Middle line of the triangle

Properties

the midline of a triangle is parallel to the base and equal to half of it.
at the intersection of all three middle lines, 4 equal triangles are formed, similar (even homothetic) to the original one with a coefficient of 1/2.
the middle line cuts off a triangle that is similar to the given one, and its area is equal to one fourth of the area of the original triangle.
The three middle lines of the triangle divide it into 4 equal (identical) triangles similar to the original triangle. All 4 such identical triangles are called medial triangles. The central one of these 4 identical triangles is called the complementary triangle.

signs

if the segment is parallel to one of the sides of the triangle and connects the midpoint of one side of the triangle with a point lying on the other side of the triangle, then this is the midline.

Middle line of the quadrilateral

Middle line of the quadrilateral A line segment that joins the midpoints of opposite sides of a quadrilateral.

Properties

The first line connects 2 opposite sides. The second connects 2 other opposite sides. The third one connects the centers of the two diagonals (not in all quadrilaterals the diagonals are bisected by the intersection point).

If in a convex quadrilateral the midline forms equal angles with the diagonals of the quadrilateral, then the diagonals are equal.
The length of the midline of a quadrilateral is less than or equal to half the sum of the other two sides if these sides are parallel, and only in this case.
The midpoints of the sides of an arbitrary quadrilateral are the vertices of a parallelogram. Its area is equal to half the area of the quadrilateral, and its center lies at the point of intersection of the median lines. This parallelogram is called the Varignon parallelogram;
The last point means the following: In a convex quadrilateral, four middle lines of the second kind. Middle lines of the second kind- four segments inside the quadrilateral passing through its midpoints adjacent parties parallel to the diagonals. Four middle lines of the second kind convex quadrilateral cut it into four triangles and one central quadrilateral. This central quadrilateral is a parallelogram of Varignon.
The point of intersection of the midlines of the quadrilateral is their common midpoint and bisects the segment connecting the midpoints of the diagonals. In addition, she is

In this article, we will try to reflect the properties of the trapezoid as fully as possible. In particular, we will talk about the general signs and properties of a trapezoid, as well as about the properties of an inscribed trapezoid and about a circle inscribed in a trapezoid. We will also touch on the properties of an isosceles and rectangular trapezoid.

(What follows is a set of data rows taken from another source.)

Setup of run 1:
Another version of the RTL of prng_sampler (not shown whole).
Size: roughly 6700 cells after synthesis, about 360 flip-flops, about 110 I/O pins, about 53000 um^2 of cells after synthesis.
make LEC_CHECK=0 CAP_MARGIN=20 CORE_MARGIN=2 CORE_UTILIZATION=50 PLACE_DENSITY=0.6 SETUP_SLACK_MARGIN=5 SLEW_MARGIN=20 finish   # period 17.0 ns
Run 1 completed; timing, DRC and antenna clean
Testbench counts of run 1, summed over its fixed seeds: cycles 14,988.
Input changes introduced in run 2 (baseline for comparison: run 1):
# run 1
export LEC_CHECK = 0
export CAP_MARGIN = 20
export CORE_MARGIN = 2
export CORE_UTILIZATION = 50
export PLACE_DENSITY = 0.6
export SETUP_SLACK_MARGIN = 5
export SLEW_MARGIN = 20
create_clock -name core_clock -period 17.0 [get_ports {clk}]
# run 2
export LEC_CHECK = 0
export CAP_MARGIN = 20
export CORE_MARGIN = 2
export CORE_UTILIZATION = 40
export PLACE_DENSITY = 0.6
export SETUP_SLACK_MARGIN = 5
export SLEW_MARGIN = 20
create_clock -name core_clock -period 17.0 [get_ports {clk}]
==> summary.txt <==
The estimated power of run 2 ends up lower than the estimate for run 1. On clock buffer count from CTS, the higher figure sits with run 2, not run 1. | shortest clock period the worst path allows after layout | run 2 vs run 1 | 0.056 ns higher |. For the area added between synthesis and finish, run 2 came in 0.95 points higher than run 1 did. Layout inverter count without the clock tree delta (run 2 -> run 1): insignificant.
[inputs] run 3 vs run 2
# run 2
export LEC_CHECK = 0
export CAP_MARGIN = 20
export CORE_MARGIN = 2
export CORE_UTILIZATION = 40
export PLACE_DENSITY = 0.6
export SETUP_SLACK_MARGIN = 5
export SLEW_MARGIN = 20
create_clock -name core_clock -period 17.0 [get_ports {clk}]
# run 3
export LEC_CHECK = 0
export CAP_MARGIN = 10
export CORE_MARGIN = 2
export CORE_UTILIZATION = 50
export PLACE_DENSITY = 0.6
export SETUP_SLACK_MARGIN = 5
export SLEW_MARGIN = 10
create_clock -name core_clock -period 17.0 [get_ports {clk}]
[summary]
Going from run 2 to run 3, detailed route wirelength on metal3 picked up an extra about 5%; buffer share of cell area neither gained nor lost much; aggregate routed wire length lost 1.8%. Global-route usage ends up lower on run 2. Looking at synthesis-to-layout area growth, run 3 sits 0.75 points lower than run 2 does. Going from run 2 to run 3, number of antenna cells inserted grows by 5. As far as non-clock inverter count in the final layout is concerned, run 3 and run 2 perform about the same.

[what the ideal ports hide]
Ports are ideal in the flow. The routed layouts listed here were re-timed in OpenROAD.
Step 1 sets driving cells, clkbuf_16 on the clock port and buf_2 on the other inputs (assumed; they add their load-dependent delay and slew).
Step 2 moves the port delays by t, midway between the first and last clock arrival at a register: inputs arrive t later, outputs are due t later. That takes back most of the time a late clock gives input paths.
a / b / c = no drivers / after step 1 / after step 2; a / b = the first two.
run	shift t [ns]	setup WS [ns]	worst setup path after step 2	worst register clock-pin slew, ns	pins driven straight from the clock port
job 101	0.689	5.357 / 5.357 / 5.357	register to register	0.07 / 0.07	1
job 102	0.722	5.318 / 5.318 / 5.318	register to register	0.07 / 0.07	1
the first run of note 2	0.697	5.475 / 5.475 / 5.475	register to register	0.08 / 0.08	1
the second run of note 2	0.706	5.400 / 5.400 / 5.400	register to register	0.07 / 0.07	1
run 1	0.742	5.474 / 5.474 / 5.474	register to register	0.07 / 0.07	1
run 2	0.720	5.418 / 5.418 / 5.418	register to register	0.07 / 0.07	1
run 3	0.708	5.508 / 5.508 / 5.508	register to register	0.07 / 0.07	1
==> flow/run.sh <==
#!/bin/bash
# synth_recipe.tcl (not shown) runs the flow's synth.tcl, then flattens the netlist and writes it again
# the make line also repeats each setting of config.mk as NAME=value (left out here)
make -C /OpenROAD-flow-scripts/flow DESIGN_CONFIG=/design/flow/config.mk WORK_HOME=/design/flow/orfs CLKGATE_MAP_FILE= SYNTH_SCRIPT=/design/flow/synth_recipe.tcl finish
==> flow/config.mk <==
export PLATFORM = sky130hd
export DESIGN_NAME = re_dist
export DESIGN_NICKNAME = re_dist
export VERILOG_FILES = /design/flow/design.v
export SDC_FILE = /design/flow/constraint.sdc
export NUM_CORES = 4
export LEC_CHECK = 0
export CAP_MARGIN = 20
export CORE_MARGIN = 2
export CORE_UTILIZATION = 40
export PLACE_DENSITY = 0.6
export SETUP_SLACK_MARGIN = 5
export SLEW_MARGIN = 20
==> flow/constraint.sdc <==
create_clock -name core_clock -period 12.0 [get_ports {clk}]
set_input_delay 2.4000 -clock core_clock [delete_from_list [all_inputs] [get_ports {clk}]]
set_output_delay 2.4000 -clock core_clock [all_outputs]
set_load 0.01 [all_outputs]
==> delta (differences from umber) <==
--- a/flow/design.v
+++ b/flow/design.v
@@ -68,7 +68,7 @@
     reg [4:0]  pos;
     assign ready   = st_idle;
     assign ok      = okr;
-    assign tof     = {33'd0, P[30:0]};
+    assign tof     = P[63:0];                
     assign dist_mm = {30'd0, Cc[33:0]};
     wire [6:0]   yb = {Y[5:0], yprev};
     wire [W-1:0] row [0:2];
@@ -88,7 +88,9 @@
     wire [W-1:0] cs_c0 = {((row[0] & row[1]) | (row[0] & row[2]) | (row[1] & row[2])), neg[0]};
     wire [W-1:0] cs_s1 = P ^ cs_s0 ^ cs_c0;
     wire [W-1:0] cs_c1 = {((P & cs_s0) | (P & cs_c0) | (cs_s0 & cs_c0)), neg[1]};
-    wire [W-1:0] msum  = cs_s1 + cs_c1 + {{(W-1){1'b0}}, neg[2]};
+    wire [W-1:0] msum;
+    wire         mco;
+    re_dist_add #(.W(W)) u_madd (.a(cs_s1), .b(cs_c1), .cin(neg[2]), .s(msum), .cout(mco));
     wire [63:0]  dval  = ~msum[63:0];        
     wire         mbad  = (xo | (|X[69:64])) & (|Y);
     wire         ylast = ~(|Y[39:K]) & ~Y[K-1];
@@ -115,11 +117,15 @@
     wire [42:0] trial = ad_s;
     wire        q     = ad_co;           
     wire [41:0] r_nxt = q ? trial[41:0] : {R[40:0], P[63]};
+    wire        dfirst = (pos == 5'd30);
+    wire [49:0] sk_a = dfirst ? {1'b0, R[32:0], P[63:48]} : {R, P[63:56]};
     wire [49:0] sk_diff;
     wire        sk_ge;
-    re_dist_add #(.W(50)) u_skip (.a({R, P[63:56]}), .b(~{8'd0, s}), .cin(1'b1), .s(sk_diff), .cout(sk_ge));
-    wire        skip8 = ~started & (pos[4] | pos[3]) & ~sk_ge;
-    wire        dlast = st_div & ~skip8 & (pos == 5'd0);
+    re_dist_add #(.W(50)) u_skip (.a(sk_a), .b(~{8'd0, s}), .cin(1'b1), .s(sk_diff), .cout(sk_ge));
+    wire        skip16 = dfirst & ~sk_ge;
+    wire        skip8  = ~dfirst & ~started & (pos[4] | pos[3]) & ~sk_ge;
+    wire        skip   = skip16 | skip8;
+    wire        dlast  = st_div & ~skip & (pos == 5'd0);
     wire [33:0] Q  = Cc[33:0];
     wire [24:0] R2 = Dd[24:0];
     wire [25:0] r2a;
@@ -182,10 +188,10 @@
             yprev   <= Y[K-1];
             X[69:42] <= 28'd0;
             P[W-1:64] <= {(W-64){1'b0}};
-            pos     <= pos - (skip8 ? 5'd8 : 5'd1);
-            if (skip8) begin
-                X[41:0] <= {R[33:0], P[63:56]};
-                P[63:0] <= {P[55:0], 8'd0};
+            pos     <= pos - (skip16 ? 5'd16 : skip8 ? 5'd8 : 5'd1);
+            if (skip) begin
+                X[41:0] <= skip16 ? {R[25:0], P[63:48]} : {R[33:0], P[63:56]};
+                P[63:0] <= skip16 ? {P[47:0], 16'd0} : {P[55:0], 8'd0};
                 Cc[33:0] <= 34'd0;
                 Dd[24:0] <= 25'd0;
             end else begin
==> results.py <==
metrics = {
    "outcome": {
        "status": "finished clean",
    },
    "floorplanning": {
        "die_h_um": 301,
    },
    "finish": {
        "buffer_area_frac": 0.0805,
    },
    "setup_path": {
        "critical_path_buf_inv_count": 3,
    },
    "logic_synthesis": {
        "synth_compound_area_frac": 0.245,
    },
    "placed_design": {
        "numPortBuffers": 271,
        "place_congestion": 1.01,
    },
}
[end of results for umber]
This is an optimization exercise on Yosys and OpenROAD, whose aim is small area, a short achievable clock period and few clock cycles per item, not a production implementation.
In this exercise RTL edits were held to simulation tests only and were not proved equivalent to the original.
Power is estimated from default activity; no workload was simulated.

File: design.v
module bac_encoder (
    input  wire       clk,
    input  wire       rst,
    input  wire       in_valid,
    output wire       in_ready,
    input  wire [1:0] in_kind,
    input  wire [7:0] in_byte,
    output reg        out_valid,
    input  wire       out_ready,
    output reg  [7:0] out_byte
);
    localparam [16:0] MAX_CODE      = 17'h1FFFF;
    localparam [16:0] ONE_FOURTH    = 17'h08000;
    localparam [16:0] ONE_HALF      = 17'h10000;
    localparam [16:0] THREE_FOURTHS = 17'h18000;
    localparam [14:0] FREQ_CAP      = 15'd32767;
    localparam [3:0] S_IDLE   = 4'd0,
                     S_MULHI  = 4'd1,
                     S_DIVHI  = 4'd2,
                     S_MULLO  = 4'd3,
                     S_DIVLO  = 4'd4,
                     S_NARROW = 4'd5,
                     S_RENORM = 4'd6,
                     S_FOLLOW = 4'd7,
                     S_FIN    = 4'd8,
                     S_FLUSH  = 4'd9,
                     S_INIT   = 4'd10;
    reg [3:0] state;
    reg [14:0] cum [1:257];
    reg        frozen;
    wire [8:0] sym = in_kind[0] ? 9'd256 : {1'b0, in_byte};
    reg  [8:0] sym_r;
    wire [8:0]  rd_idx = (state == S_IDLE) ? sym + 9'd1 : sym_r;
    wire [14:0] rd_val = (rd_idx == 9'd0) ? 15'd0 : cum[rd_idx];
    wire [14:0] total  = cum[257];
    reg [16:0] low, high;
    reg [31:0] pending;
    reg [17:0] range_r;    
    reg [14:0] c_hi, c_tot;
    reg [16:0] q_hi;
    reg [31:0] dividend;
    reg [16:0] quot;
    reg [15:0] rem;
    reg [5:0]  div_cnt;
    wire [16:0] rem_sh  = {rem, dividend[31]};
    wire [15:0] rem_sub = rem_sh[15:0] - {1'b0, c_tot};
    wire        rem_ge  = (rem_sh >= {2'b00, c_tot});
    reg [6:0] obuf;
    reg [2:0] ocnt;
    reg       fbit;        
    reg       ret_fin;     
    wire can_put = (ocnt != 3'd7) || !out_valid || out_ready;
    wire e1 = (high < ONE_HALF);
    wire e2 = !e1 && (low >= ONE_HALF);
    wire e3 = !e1 && !e2 && (low >= ONE_FOURTH) && (high < THREE_FOURTHS);
    assign in_ready = (state == S_IDLE);
    integer i;
    always @(posedge clk) begin
        if (rst) begin
            state     <= S_INIT;
            out_valid <= 1'b0;
            out_byte  <= 8'd0;
            obuf      <= 7'd0;
            ocnt      <= 3'd0;
            low       <= 17'd0;
            high      <= MAX_CODE;
            pending   <= 32'd0;
            frozen    <= 1'b0;
            fbit      <= 1'b0;
            ret_fin   <= 1'b0;
            for (i = 1; i <= 257; i = i + 1)
                cum[i] <= i[14:0];
        end else begin
            if (out_valid && out_ready)
                out_valid <= 1'b0;
            case (state)
            S_IDLE: begin
                if (in_valid) begin
                    if (in_kind[1]) begin
                        state <= S_FIN;
                    end else begin
                        sym_r   <= sym;
                        c_hi    <= rd_val;
                        c_tot   <= total;
                        range_r <= {1'b0, high} - {1'b0, low} + 18'd1;
                        if (!frozen) begin
                            for (i = 1; i <= 257; i = i + 1)
                                if (i > sym)
                                    cum[i] <= cum[i] + 15'd1;
                            if (total + 15'd1 >= FREQ_CAP)
                                frozen <= 1'b1;
                        end
                        state <= S_MULHI;
                    end
                end
            end
            S_MULHI: begin
                dividend <= range_r * c_hi;
                quot     <= 17'd0;
                rem      <= 16'd0;
                div_cnt  <= 6'd0;
                state    <= S_DIVHI;
            end
            S_DIVHI, S_DIVLO: begin
                rem      <= rem_ge ? rem_sub : rem_sh[15:0];
                quot     <= {quot[15:0], rem_ge};
                dividend <= {dividend[30:0], 1'b0};
                div_cnt  <= div_cnt + 6'd1;
                if (div_cnt == 6'd31)
                    state <= (state == S_DIVHI) ? S_MULLO : S_NARROW;
            end
            S_MULLO: begin
                q_hi     <= quot;
                dividend <= range_r * rd_val;    
                quot     <= 17'd0;
                rem      <= 16'd0;
                div_cnt  <= 6'd0;
                state    <= S_DIVLO;
            end
            S_NARROW: begin
                high  <= low + q_hi - 17'd1;
                low   <= low + quot;
                state <= S_RENORM;
            end
            S_RENORM: begin
                if (e1 || e2) begin
                    if (can_put) begin
                        obuf <= {obuf[5:0], e2};
                        ocnt <= ocnt + 3'd1;
                        if (ocnt == 3'd7) begin
                            out_byte  <= {obuf, e2};
                            out_valid <= 1'b1;
                        end
                        low  <= {low[15:0], 1'b0};
                        high <= {high[15:0], 1'b1};
                        fbit    <= ~e2;
                        ret_fin <= 1'b0;
                        if (pending != 32'd0)
                            state <= S_FOLLOW;
                    end
                end else if (e3) begin
                    pending <= pending + 32'd1;
                    low     <= {low[15:0] - ONE_FOURTH[15:0], 1'b0};
                    high    <= {high[15:0] - ONE_FOURTH[15:0], 1'b1};
                end else begin
                    state <= S_IDLE;
                end
            end
            S_FOLLOW: begin
                if (pending == 32'd0) begin
                    state <= ret_fin ? S_FLUSH : S_RENORM;
                end else if (can_put) begin
                    obuf    <= {obuf[5:0], fbit};
                    ocnt    <= ocnt + 3'd1;
                    if (ocnt == 3'd7) begin
                        out_byte  <= {obuf, fbit};
                        out_valid <= 1'b1;
                    end
                    pending <= pending - 32'd1;
                end
            end
            S_FIN: begin
                if (can_put) begin
                    obuf    <= {obuf[5:0], (low >= ONE_FOURTH)};
                    ocnt    <= ocnt + 3'd1;
                    if (ocnt == 3'd7) begin
                        out_byte  <= {obuf, (low >= ONE_FOURTH)};
                        out_valid <= 1'b1;
                    end
                    fbit    <= (low < ONE_FOURTH);
                    pending <= pending + 32'd1;
                    ret_fin <= 1'b1;
                    state   <= S_FOLLOW;
                end
            end
            S_FLUSH: begin
                if (ocnt == 3'd0) begin
                    state <= S_INIT;
                end else if (!out_valid || out_ready) begin
                    out_byte  <= {obuf, 1'b0} << (3'd7 - ocnt);
                    out_valid <= 1'b1;
                    ocnt      <= 3'd0;
                    state     <= S_INIT;
                end
            end
            S_INIT: begin
                for (i = 1; i <= 257; i = i + 1)
                    cum[i] <= i[14:0];
                frozen  <= 1'b0;
                low     <= 17'd0;
                high    <= MAX_CODE;
                pending <= 32'd0;
                obuf    <= 7'd0;
                ocnt    <= 3'd0;
                state   <= S_IDLE;
            end
            default: state <= S_INIT;
            endcase
        end
    end
endmodule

An example of solving a problem using the considered properties will help you sort things out in your head and better remember the material.

Trapeze and all-all-all

To begin with, let's briefly recall what a trapezoid is and what other concepts are associated with it.

So, a trapezoid is a quadrilateral figure, two of the sides of which are parallel to each other (these are the bases). And two are not parallel - these are the sides.

In a trapezoid, the height can be omitted - perpendicular to the bases. The middle line and diagonals are drawn. And also from any angle of the trapezoid it is possible to draw a bisector.

About the various properties associated with all these elements and their combinations, we will now talk.

Properties of the diagonals of a trapezoid

To make it clearer, while reading, sketch out the ACME trapezoid on a piece of paper and draw diagonals in it.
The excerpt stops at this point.